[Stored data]
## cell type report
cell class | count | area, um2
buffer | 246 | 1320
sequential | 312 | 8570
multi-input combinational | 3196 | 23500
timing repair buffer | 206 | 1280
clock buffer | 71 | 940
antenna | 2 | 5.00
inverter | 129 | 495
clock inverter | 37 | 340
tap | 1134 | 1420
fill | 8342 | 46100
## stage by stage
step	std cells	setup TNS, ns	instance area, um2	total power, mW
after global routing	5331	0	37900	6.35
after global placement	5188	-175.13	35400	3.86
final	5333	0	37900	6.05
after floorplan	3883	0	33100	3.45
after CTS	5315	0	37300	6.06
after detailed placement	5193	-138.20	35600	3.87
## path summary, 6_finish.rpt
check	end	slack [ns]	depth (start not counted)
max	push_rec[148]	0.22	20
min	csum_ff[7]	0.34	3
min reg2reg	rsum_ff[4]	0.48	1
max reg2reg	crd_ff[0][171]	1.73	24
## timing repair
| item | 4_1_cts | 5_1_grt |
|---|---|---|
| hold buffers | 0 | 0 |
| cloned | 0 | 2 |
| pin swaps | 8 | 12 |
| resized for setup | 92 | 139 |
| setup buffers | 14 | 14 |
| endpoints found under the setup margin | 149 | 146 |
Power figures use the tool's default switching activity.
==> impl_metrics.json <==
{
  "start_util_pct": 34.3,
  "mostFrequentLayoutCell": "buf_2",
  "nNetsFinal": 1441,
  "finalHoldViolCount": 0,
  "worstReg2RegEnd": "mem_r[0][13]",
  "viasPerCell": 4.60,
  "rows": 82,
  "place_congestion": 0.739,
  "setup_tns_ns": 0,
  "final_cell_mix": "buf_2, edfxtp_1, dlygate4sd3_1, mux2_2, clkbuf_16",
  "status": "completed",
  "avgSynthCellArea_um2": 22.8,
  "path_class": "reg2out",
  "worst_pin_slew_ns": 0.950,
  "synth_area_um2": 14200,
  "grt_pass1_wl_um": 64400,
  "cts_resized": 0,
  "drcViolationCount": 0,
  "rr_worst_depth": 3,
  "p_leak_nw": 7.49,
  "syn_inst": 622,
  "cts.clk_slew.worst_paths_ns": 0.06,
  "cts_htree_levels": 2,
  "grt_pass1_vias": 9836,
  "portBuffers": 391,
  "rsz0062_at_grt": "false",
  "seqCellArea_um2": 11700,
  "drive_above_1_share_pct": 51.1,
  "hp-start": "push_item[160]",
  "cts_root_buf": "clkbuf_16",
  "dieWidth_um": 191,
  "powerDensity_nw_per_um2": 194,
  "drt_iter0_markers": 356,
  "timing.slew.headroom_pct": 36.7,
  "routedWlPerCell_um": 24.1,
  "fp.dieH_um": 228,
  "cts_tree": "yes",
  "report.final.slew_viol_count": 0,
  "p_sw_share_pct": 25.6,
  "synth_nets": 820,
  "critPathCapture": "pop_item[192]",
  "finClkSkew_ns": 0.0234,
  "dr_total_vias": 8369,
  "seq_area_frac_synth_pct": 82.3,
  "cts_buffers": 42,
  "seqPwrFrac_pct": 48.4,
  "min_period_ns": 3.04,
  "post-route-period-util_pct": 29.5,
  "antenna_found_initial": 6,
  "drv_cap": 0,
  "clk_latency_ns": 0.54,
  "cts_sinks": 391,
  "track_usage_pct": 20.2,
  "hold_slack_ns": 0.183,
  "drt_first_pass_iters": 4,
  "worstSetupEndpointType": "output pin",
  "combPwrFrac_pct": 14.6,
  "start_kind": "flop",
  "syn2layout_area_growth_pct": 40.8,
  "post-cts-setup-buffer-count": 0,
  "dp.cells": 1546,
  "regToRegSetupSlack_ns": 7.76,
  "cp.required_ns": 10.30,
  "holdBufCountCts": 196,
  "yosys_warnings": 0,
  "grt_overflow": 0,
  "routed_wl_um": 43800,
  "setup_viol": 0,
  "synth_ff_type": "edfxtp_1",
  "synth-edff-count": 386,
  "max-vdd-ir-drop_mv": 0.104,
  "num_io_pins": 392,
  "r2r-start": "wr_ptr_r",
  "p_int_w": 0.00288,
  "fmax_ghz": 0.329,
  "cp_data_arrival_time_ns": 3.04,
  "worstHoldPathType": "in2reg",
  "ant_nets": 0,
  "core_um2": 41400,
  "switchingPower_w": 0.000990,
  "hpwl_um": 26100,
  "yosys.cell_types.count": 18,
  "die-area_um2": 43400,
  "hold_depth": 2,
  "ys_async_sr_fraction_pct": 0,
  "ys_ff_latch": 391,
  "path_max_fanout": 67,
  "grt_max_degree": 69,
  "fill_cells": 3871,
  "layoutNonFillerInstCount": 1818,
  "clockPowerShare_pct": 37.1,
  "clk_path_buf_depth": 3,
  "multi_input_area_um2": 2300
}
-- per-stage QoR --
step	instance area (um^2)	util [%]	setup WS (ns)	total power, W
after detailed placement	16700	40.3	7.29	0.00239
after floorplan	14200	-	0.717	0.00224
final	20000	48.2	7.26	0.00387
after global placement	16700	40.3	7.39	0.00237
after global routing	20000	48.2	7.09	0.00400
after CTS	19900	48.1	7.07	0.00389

_PROBLEM REQUIREMENTS:_ Reproduce all the records, exactly and in full.

_RESULT BELOW:_
## cell type report
cell class | count | area, um2
buffer | 246 | 1320
sequential | 312 | 8570
multi-input combinational | 3196 | 23500
timing repair buffer | 206 | 1280
clock buffer | 71 | 940
antenna | 2 | 5.00
inverter | 129 | 495
clock inverter | 37 | 340
tap | 1134 | 1420
fill | 8342 | 46100
## stage by stage
step	std cells	setup TNS, ns	instance area, um2	total power, mW
after global routing	5331	0	37900	6.35
after global placement	5188	-175.13	35400	3.86
final	5333	0	37900	6.05
after floorplan	3883	0	33100	3.45
after CTS	5315	0	37300	6.06
after detailed placement	5193	-138.20	35600	3.87
## path summary, 6_finish.rpt
check	end	slack [ns]	depth (start not counted)
max	push_rec[148]	0.22	20
min	csum_ff[7]	0.34	3
min reg2reg	rsum_ff[4]	0.48	1
max reg2reg	crd_ff[0][171]	1.73	24
## timing repair
| item | 4_1_cts | 5_1_grt |
|---|---|---|
| hold buffers | 0 | 0 |
| cloned | 0 | 2 |
| pin swaps | 8 | 12 |
| resized for setup | 92 | 139 |
| setup buffers | 14 | 14 |
| endpoints found under the setup margin | 149 | 146 |
Power figures use the tool's default switching activity.
==> impl_metrics.json <==
{
  "start_util_pct": 34.3,
  "mostFrequentLayoutCell": "buf_2",
  "nNetsFinal": 1441,
  "finalHoldViolCount": 0,
  "worstReg2RegEnd": "mem_r[0][13]",
  "viasPerCell": 4.60,
  "rows": 82,
  "place_congestion": 0.739,
  "setup_tns_ns": 0,
  "final_cell_mix": "buf_2, edfxtp_1, dlygate4sd3_1, mux2_2, clkbuf_16",
  "status": "completed",
  "avgSynthCellArea_um2": 22.8,
  "path_class": "reg2out",
  "worst_pin_slew_ns": 0.950,
  "synth_area_um2": 14200,
  "grt_pass1_wl_um": 64400,
  "cts_resized": 0,
  "drcViolationCount": 0,
  "rr_worst_depth": 3,
  "p_leak_nw": 7.49,
  "syn_inst": 622,
  "cts.clk_slew.worst_paths_ns": 0.06,
  "cts_htree_levels": 2,
  "grt_pass1_vias": 9836,
  "portBuffers": 391,
  "rsz0062_at_grt": "false",
  "seqCellArea_um2": 11700,
  "drive_above_1_share_pct": 51.1,
  "hp-start": "push_item[160]",
  "cts_root_buf": "clkbuf_16",
  "dieWidth_um": 191,
  "powerDensity_nw_per_um2": 194,
  "drt_iter0_markers": 356,
  "timing.slew.headroom_pct": 36.7,
  "routedWlPerCell_um": 24.1,
  "fp.dieH_um": 228,
  "cts_tree": "yes",
  "report.final.slew_viol_count": 0,
  "p_sw_share_pct": 25.6,
  "synth_nets": 820,
  "critPathCapture": "pop_item[192]",
  "finClkSkew_ns": 0.0234,
  "dr_total_vias": 8369,
  "seq_area_frac_synth_pct": 82.3,
  "cts_buffers": 42,
  "seqPwrFrac_pct": 48.4,
  "min_period_ns": 3.04,
  "post-route-period-util_pct": 29.5,
  "antenna_found_initial": 6,
  "drv_cap": 0,
  "clk_latency_ns": 0.54,
  "cts_sinks": 391,
  "track_usage_pct": 20.2,
  "hold_slack_ns": 0.183,
  "drt_first_pass_iters": 4,
  "worstSetupEndpointType": "output pin",
  "combPwrFrac_pct": 14.6,
  "start_kind": "flop",
  "syn2layout_area_growth_pct": 40.8,
  "post-cts-setup-buffer-count": 0,
  "dp.cells": 1546,
  "regToRegSetupSlack_ns": 7.76,
  "cp.required_ns": 10.30,
  "holdBufCountCts": 196,
  "yosys_warnings": 0,
  "grt_overflow": 0,
  "routed_wl_um": 43800,
  "setup_viol": 0,
  "synth_ff_type": "edfxtp_1",
  "synth-edff-count": 386,
  "max-vdd-ir-drop_mv": 0.104,
  "num_io_pins": 392,
  "r2r-start": "wr_ptr_r",
  "p_int_w": 0.00288,
  "fmax_ghz": 0.329,
  "cp_data_arrival_time_ns": 3.04,
  "worstHoldPathType": "in2reg",
  "ant_nets": 0,
  "core_um2": 41400,
  "switchingPower_w": 0.000990,
  "hpwl_um": 26100,
  "yosys.cell_types.count": 18,
  "die-area_um2": 43400,
  "hold_depth": 2,
  "ys_async_sr_fraction_pct": 0,
  "ys_ff_latch": 391,
  "path_max_fanout": 67,
  "grt_max_degree": 69,
  "fill_cells": 3871,
  "layoutNonFillerInstCount": 1818,
  "clockPowerShare_pct": 37.1,
  "clk_path_buf_depth": 3,
  "multi_input_area_um2": 2300
}
-- per-stage QoR --
step	instance area (um^2)	util [%]	setup WS (ns)	total power, W
after detailed placement	16700	40.3	7.29	0.00239
after floorplan	14200	-	0.717	0.00224
final	20000	48.2	7.26	0.00387
after global placement	16700	40.3	7.39	0.00237
after global routing	20000	48.2	7.09	0.00400
after CTS	19900	48.1	7.07	0.00389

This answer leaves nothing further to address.